TASK BRIEF:
Copy every line that contains the string "assign" from the entries below.

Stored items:
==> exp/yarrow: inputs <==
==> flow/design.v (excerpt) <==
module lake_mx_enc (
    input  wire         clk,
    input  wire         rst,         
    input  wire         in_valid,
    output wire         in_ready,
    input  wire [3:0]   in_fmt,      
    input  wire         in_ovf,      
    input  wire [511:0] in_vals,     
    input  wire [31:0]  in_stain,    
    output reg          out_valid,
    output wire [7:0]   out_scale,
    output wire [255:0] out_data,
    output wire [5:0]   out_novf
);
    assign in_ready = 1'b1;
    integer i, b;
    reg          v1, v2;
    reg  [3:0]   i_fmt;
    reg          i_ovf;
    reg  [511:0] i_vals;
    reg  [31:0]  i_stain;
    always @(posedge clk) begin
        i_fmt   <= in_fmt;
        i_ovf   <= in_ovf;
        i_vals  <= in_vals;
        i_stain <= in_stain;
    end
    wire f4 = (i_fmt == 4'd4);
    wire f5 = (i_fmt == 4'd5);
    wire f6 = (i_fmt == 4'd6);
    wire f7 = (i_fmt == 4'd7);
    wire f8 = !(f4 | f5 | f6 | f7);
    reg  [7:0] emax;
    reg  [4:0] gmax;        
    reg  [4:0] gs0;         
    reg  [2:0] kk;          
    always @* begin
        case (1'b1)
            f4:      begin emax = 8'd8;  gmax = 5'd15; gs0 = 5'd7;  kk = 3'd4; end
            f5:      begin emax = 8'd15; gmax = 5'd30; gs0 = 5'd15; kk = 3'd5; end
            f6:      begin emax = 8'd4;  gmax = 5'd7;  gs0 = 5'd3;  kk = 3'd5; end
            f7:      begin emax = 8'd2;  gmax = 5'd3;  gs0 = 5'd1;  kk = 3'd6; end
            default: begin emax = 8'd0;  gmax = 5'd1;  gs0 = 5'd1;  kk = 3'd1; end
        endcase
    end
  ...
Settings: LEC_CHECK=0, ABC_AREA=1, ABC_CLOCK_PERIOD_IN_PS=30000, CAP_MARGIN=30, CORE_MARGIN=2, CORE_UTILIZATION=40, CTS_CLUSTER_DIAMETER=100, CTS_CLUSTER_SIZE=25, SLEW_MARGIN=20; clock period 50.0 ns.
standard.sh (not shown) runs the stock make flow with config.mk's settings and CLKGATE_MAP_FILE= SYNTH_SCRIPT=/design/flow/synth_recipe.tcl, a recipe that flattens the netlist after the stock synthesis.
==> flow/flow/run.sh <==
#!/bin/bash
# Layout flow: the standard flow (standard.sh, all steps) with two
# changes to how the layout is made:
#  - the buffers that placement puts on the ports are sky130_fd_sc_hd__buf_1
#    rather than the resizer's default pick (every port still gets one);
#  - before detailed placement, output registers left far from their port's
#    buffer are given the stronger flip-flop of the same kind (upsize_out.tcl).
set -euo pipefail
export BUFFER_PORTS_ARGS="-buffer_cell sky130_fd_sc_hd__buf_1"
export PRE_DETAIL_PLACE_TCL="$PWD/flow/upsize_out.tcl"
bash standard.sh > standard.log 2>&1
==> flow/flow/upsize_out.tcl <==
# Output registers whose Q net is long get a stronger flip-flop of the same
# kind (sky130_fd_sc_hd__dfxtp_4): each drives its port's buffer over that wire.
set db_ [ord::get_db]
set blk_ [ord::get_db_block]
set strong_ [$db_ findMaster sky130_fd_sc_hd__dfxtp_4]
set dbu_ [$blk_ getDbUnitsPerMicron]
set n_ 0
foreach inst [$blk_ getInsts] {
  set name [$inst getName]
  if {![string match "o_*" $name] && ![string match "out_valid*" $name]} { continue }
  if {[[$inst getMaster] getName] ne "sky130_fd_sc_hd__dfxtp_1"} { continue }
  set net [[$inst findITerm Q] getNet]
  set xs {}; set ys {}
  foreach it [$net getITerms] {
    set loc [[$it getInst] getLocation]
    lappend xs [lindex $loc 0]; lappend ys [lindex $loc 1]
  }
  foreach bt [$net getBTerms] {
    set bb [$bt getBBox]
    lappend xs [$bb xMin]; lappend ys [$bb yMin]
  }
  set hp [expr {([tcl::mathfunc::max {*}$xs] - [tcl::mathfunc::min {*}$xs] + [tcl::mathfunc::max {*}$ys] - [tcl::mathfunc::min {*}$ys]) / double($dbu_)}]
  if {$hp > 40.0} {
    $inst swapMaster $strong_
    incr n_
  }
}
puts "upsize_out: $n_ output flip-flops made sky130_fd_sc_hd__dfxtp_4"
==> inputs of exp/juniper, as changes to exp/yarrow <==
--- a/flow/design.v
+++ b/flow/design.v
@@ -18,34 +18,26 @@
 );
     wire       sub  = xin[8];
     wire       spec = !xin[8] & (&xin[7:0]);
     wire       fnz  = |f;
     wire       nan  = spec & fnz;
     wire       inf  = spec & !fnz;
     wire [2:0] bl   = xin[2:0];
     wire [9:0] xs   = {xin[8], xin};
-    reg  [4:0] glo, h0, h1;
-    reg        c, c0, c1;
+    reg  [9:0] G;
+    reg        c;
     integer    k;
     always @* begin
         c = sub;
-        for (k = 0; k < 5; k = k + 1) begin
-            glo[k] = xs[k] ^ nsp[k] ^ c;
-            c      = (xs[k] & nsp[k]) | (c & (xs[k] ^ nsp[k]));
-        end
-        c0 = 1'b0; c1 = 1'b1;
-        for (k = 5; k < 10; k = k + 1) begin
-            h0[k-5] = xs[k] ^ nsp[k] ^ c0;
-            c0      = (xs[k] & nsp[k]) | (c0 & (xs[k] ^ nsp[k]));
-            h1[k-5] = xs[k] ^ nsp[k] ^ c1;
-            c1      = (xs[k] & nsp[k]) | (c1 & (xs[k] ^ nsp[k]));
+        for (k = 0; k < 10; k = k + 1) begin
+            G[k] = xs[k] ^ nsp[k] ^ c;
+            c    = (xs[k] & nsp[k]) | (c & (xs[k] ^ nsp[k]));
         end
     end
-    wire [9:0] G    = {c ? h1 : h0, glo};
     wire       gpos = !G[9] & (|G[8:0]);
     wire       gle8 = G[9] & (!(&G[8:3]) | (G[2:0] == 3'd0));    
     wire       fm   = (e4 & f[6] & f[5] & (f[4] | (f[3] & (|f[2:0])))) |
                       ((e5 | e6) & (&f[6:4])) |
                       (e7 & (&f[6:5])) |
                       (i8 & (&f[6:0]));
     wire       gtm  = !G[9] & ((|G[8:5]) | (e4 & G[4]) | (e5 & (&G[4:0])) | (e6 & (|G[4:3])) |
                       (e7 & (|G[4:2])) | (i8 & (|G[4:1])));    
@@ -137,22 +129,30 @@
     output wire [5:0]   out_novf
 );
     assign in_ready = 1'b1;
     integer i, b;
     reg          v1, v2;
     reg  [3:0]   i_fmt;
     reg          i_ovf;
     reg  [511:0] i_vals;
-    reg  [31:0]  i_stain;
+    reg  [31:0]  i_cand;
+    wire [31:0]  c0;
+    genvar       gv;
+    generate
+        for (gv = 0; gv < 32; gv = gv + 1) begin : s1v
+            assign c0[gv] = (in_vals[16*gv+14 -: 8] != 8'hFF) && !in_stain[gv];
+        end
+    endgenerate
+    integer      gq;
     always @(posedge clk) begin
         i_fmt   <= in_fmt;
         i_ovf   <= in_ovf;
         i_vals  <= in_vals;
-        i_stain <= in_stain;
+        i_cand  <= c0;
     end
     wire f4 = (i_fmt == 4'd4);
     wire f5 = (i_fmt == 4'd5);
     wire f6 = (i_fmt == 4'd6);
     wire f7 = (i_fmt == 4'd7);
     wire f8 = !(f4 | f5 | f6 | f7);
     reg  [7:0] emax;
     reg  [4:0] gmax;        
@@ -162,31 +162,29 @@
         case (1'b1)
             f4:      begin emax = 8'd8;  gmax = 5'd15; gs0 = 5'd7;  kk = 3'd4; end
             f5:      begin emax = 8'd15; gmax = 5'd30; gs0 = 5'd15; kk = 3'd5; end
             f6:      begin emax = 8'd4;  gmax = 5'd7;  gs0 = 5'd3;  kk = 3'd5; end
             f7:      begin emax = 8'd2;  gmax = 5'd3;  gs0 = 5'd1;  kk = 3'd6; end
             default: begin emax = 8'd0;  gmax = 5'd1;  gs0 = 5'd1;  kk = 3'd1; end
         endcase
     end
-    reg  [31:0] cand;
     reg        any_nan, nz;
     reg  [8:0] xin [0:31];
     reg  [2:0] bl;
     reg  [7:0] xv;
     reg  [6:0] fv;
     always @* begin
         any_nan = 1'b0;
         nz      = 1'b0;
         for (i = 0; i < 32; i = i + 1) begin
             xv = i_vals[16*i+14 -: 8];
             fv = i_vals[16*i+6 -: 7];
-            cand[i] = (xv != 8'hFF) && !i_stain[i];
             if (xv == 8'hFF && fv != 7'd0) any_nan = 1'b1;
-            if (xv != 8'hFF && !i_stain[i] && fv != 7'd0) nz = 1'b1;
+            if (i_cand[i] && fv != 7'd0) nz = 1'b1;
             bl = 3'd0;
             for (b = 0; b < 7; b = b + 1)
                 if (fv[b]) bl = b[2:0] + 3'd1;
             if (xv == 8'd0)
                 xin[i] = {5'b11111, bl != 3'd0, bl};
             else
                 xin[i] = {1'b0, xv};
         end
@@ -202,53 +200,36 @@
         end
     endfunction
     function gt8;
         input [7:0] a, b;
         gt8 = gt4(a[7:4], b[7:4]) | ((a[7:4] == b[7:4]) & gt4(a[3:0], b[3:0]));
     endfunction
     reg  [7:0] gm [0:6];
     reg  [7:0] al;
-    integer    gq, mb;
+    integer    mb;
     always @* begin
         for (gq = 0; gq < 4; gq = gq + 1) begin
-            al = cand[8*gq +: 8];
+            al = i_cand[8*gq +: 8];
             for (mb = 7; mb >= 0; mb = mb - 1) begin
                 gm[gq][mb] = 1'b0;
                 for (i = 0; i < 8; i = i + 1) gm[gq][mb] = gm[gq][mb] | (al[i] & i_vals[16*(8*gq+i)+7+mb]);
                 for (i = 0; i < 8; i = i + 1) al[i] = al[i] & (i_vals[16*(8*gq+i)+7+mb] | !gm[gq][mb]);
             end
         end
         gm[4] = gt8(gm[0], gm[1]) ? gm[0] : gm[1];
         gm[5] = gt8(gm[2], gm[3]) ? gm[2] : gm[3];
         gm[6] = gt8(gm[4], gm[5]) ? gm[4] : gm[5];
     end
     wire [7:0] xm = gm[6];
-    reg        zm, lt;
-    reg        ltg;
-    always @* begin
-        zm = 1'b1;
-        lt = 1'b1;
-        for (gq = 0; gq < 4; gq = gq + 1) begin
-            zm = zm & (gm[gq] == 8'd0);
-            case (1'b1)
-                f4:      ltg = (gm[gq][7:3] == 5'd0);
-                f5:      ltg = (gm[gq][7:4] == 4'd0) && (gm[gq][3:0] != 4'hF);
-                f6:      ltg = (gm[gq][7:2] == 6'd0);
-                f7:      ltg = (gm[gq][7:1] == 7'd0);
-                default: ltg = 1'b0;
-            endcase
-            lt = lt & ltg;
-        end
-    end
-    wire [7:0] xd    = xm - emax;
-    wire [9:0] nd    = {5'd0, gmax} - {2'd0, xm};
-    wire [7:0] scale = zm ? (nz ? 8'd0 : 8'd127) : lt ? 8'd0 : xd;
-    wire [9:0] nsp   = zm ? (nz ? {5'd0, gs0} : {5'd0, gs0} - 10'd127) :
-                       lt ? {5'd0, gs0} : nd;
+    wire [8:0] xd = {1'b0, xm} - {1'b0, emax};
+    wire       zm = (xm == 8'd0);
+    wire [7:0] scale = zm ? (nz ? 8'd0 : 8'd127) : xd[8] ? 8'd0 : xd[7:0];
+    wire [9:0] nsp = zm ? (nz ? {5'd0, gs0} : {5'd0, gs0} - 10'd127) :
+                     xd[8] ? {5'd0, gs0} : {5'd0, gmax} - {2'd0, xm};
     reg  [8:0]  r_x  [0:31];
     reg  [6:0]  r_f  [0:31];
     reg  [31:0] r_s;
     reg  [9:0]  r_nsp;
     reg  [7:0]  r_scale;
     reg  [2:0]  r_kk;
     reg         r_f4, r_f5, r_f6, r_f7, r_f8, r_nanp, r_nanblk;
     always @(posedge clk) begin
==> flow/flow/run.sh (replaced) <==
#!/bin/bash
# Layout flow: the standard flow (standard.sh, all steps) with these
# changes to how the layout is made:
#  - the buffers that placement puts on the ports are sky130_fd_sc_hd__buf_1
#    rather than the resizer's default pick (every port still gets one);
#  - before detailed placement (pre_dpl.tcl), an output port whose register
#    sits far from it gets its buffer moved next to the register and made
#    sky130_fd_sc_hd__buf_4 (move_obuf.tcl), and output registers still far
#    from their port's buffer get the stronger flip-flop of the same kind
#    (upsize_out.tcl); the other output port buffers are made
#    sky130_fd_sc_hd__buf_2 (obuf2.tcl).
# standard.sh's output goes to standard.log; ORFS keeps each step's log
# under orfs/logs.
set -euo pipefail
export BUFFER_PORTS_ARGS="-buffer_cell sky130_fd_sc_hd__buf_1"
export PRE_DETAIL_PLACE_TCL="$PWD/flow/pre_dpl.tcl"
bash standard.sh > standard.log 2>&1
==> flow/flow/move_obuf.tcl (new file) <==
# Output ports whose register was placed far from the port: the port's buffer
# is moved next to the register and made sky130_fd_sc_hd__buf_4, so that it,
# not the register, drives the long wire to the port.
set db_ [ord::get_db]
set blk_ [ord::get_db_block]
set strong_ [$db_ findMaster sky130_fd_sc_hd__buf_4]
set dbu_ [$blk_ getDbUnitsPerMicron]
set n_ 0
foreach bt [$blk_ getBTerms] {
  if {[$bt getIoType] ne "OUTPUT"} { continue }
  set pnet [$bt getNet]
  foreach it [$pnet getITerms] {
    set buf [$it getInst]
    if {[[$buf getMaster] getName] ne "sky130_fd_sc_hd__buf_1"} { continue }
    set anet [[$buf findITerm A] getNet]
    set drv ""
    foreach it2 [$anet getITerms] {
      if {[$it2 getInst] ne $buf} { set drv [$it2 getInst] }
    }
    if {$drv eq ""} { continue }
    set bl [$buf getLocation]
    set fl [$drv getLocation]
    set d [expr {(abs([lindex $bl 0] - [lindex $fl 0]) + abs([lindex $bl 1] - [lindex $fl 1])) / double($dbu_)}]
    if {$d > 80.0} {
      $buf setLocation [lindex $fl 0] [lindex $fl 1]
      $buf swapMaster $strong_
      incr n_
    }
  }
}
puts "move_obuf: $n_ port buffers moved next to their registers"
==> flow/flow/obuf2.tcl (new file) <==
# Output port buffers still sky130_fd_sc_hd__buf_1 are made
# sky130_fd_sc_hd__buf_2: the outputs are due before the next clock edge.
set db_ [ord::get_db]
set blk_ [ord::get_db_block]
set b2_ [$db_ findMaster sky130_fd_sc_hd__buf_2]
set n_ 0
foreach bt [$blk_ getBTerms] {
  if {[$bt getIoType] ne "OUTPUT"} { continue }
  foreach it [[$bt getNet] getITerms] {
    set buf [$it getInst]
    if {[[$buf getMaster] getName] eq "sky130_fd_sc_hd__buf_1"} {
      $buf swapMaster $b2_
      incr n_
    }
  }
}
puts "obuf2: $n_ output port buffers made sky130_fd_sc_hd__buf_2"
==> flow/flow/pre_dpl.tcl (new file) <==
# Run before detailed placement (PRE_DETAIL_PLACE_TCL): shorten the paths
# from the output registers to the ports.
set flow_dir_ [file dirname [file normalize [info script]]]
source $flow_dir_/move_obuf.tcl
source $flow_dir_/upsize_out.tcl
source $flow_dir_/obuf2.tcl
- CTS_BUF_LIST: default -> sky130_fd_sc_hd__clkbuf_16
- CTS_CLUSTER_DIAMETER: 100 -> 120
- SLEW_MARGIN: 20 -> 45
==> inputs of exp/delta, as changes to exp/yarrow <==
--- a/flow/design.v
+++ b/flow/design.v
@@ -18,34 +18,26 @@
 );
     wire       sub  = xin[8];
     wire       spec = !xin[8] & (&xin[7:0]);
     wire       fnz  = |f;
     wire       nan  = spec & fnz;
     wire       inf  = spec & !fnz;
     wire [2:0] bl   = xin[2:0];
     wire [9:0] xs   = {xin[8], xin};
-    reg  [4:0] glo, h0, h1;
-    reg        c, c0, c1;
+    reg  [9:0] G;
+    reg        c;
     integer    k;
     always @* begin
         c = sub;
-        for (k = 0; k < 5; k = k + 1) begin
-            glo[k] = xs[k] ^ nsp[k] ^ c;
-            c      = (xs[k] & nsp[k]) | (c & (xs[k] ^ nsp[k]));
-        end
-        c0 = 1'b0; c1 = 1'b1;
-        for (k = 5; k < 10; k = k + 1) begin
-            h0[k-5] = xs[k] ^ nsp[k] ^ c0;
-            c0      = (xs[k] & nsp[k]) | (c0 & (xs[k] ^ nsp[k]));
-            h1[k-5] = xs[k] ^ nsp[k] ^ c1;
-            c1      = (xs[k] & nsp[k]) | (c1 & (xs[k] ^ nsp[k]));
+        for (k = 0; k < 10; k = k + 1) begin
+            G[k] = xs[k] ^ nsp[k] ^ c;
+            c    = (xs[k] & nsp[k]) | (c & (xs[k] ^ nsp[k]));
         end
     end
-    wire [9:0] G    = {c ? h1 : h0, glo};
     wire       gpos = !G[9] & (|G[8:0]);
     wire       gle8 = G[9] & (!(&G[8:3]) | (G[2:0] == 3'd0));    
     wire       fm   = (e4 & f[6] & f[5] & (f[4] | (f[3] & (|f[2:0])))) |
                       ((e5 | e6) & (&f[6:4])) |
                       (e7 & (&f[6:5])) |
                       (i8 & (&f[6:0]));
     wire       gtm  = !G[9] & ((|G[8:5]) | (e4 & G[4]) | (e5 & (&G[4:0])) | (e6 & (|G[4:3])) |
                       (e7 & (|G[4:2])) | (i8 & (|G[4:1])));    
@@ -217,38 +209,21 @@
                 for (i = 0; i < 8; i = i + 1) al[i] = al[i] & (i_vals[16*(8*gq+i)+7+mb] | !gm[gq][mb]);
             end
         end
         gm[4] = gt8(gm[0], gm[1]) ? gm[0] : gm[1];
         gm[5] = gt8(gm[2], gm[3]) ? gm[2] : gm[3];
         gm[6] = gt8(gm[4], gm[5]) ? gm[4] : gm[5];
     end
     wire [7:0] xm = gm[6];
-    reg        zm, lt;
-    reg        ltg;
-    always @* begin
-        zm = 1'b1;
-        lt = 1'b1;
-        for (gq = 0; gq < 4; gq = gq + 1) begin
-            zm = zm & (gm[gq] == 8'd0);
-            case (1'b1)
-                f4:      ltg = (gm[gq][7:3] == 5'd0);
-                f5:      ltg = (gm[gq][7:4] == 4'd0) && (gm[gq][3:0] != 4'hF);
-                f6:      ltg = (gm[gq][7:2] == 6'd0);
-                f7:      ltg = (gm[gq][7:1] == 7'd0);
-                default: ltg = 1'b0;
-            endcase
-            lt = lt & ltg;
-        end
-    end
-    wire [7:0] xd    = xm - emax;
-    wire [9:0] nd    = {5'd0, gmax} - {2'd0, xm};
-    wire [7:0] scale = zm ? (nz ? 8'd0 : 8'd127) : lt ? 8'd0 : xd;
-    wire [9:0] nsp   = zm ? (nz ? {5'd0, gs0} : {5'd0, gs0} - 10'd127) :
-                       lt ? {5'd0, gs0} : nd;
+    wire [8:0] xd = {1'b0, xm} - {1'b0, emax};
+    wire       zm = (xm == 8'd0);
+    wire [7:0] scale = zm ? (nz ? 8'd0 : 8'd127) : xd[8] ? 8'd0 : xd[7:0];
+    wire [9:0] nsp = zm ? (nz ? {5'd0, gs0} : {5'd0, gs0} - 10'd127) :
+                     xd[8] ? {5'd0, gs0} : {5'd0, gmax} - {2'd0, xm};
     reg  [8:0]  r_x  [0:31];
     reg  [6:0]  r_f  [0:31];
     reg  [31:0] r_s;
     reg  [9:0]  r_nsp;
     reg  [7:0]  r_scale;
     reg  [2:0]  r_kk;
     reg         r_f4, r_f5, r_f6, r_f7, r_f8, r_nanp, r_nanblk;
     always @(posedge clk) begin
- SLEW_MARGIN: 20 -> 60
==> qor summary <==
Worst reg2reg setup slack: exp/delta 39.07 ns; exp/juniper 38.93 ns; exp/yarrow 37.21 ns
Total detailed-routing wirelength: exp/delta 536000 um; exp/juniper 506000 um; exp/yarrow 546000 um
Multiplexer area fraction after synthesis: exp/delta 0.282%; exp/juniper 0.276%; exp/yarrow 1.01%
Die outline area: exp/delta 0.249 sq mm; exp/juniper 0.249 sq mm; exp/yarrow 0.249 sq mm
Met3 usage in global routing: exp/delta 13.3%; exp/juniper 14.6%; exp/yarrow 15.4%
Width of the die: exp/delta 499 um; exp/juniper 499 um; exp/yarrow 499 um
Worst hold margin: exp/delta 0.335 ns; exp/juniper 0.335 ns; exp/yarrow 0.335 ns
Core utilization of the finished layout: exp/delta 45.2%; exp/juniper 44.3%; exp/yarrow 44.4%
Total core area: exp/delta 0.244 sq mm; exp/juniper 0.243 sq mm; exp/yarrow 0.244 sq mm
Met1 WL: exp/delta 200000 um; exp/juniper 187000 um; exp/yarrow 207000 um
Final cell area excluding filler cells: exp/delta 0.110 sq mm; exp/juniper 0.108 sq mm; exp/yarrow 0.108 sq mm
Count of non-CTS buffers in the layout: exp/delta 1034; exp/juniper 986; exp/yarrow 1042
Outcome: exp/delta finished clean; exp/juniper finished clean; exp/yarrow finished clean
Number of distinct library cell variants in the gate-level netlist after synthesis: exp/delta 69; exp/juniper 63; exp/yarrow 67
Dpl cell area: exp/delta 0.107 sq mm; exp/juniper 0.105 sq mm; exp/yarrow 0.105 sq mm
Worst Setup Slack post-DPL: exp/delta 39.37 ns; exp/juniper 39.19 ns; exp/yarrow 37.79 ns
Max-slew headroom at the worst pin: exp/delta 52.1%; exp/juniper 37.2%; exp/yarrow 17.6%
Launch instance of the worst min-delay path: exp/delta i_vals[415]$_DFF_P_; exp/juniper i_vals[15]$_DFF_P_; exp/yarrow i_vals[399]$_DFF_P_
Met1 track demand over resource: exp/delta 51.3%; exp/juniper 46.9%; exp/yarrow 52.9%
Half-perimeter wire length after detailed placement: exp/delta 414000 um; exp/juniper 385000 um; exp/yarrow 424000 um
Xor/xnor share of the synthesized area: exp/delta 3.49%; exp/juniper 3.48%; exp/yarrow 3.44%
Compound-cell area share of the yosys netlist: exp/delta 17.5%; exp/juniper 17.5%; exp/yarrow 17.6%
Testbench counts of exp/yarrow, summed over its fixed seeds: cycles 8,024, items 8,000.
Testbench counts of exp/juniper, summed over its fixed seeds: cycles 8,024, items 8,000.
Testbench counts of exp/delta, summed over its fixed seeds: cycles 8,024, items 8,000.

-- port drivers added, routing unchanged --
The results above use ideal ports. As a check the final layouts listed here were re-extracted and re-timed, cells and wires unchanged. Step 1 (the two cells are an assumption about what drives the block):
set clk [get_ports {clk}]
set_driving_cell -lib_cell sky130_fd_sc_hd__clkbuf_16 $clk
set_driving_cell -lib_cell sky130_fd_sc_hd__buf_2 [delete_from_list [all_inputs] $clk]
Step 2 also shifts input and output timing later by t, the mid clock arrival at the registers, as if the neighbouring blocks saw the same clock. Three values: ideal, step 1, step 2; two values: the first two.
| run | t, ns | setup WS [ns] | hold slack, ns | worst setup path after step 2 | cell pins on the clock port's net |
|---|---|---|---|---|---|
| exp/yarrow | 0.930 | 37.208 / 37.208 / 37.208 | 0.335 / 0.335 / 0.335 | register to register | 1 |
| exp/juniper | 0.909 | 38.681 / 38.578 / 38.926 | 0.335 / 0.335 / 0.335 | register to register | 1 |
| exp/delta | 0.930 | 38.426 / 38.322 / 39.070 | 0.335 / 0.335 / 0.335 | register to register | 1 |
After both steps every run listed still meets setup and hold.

RESULT BELOW:
    assign in_ready = 1'b1;
     assign in_ready = 1'b1;
+            assign c0[gv] = (in_vals[16*gv+14 -: 8] != 8'hFF) && !in_stain[gv];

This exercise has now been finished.